OT: "I Care a Lot" on Netflix
NO SPOILERS
The years have passed and I'm not particularly young anymore and one "regret" is the extent to which the youthful excitements of "the movies" have passed back into time themselves. Movie stars aren't such a big deal to me anymore and movies in general no longer really have the power to "awe" me.
Except sometimes, with a few filmmakers and that's a good feeling. A coupla years ago, I was in great anticipation of both QT's Once Upon a Time in Hollywood and Scorsese's The Irishman and the anticipation paid off with two films(especially the QT) that ALMOST brought back my youthful movie love at the levels of my childhood, teens, and 20s.
On a much lesser scale - but with surprising power nonetheless -- a recent release TO Netflix surprised me by hooking me as the movies once did often, not rarely.
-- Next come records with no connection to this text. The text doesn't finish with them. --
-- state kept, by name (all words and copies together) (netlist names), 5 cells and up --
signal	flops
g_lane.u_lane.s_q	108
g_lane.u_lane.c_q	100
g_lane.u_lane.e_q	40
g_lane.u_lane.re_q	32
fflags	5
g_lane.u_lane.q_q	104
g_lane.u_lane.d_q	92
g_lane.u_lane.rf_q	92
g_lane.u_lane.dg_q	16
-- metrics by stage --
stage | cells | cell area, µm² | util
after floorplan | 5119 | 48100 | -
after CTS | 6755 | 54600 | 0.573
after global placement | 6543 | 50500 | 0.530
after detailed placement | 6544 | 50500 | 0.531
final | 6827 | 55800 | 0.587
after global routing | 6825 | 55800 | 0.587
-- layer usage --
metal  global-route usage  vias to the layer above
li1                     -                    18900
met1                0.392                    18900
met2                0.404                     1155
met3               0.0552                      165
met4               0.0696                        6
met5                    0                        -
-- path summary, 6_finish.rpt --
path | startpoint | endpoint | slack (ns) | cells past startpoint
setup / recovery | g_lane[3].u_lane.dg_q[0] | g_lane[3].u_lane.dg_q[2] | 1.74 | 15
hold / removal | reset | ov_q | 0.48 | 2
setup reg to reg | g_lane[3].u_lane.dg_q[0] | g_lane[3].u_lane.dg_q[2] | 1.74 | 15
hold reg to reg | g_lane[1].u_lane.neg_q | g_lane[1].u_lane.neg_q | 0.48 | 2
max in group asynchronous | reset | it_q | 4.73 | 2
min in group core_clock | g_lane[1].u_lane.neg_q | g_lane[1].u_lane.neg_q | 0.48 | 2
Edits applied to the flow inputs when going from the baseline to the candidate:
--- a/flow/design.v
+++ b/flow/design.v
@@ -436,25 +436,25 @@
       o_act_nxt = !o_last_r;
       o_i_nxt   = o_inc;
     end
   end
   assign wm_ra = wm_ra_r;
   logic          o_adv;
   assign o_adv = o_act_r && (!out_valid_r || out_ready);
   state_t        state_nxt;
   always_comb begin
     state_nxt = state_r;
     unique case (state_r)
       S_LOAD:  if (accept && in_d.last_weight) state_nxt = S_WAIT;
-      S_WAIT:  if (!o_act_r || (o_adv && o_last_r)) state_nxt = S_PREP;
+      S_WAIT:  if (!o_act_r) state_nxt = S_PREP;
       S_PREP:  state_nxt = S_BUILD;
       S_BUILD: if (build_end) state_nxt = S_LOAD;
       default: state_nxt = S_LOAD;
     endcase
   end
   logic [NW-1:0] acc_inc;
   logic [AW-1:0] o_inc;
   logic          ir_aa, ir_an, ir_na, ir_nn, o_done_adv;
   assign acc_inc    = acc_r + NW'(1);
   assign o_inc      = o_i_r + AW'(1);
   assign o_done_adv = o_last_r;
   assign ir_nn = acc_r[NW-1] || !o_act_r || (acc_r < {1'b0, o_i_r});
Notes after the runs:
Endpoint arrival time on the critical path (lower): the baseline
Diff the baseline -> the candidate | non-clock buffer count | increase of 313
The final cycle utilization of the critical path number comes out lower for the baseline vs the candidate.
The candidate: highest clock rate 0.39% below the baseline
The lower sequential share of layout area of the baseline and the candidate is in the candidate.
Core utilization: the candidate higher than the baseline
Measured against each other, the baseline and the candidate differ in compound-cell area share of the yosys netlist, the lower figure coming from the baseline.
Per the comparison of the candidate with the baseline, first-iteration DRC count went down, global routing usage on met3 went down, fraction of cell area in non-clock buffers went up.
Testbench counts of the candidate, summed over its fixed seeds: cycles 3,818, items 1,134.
"I Care a Lot" is one of those "straight to Netflix" movies that had a decent enough cast. By the time it was over, as opposed to recent HBO Plus "movies" like "The Little Things" (with Denzel) and "Those Who Wish Me Dead" (with Angie Jolie) which did NOT feel like "real" movies...this one DID.
For a pretty simple reason: due to clever writing and excellent acting...this movie GRIPS the viewer. The film creates anger and outrage pretty much from the jump, and maintains that anger and outrage through a series of suspenseful scenes (alternating with great conflict dialogue between actors) all the way to the end. Its darkly funny, too. But VERY darkly. Its too mean to enjoy.
Rosamund Pike is our lead, and in interviews, Ms. Pike has confirmed that her character here is the most evil one she has played since the one in "Gone Girl"(which, I guess is her most famous movie outside of a Pierce Brosnan Bond from way back when.)
The premise is evidently based on a "worst case" scenario of something that CAN(the research tells us) happen in real life. Ms. Pike is a very officious, very smart, very pretty and very prevaricating "professional legal guardian of incompetant senior citizens," with a vicious modus operandi. Research and locate a "patsy" -- an elderly person with no relatives and assets(preferably a house) and money. Get a crooked doctor to declare the elderly person "incompetent"; get a judge to go along; take over the care of the elderly person and sock them away in a nursing home. And THEN: sell their house, drain all their money into your own accounts, and leave them destitute.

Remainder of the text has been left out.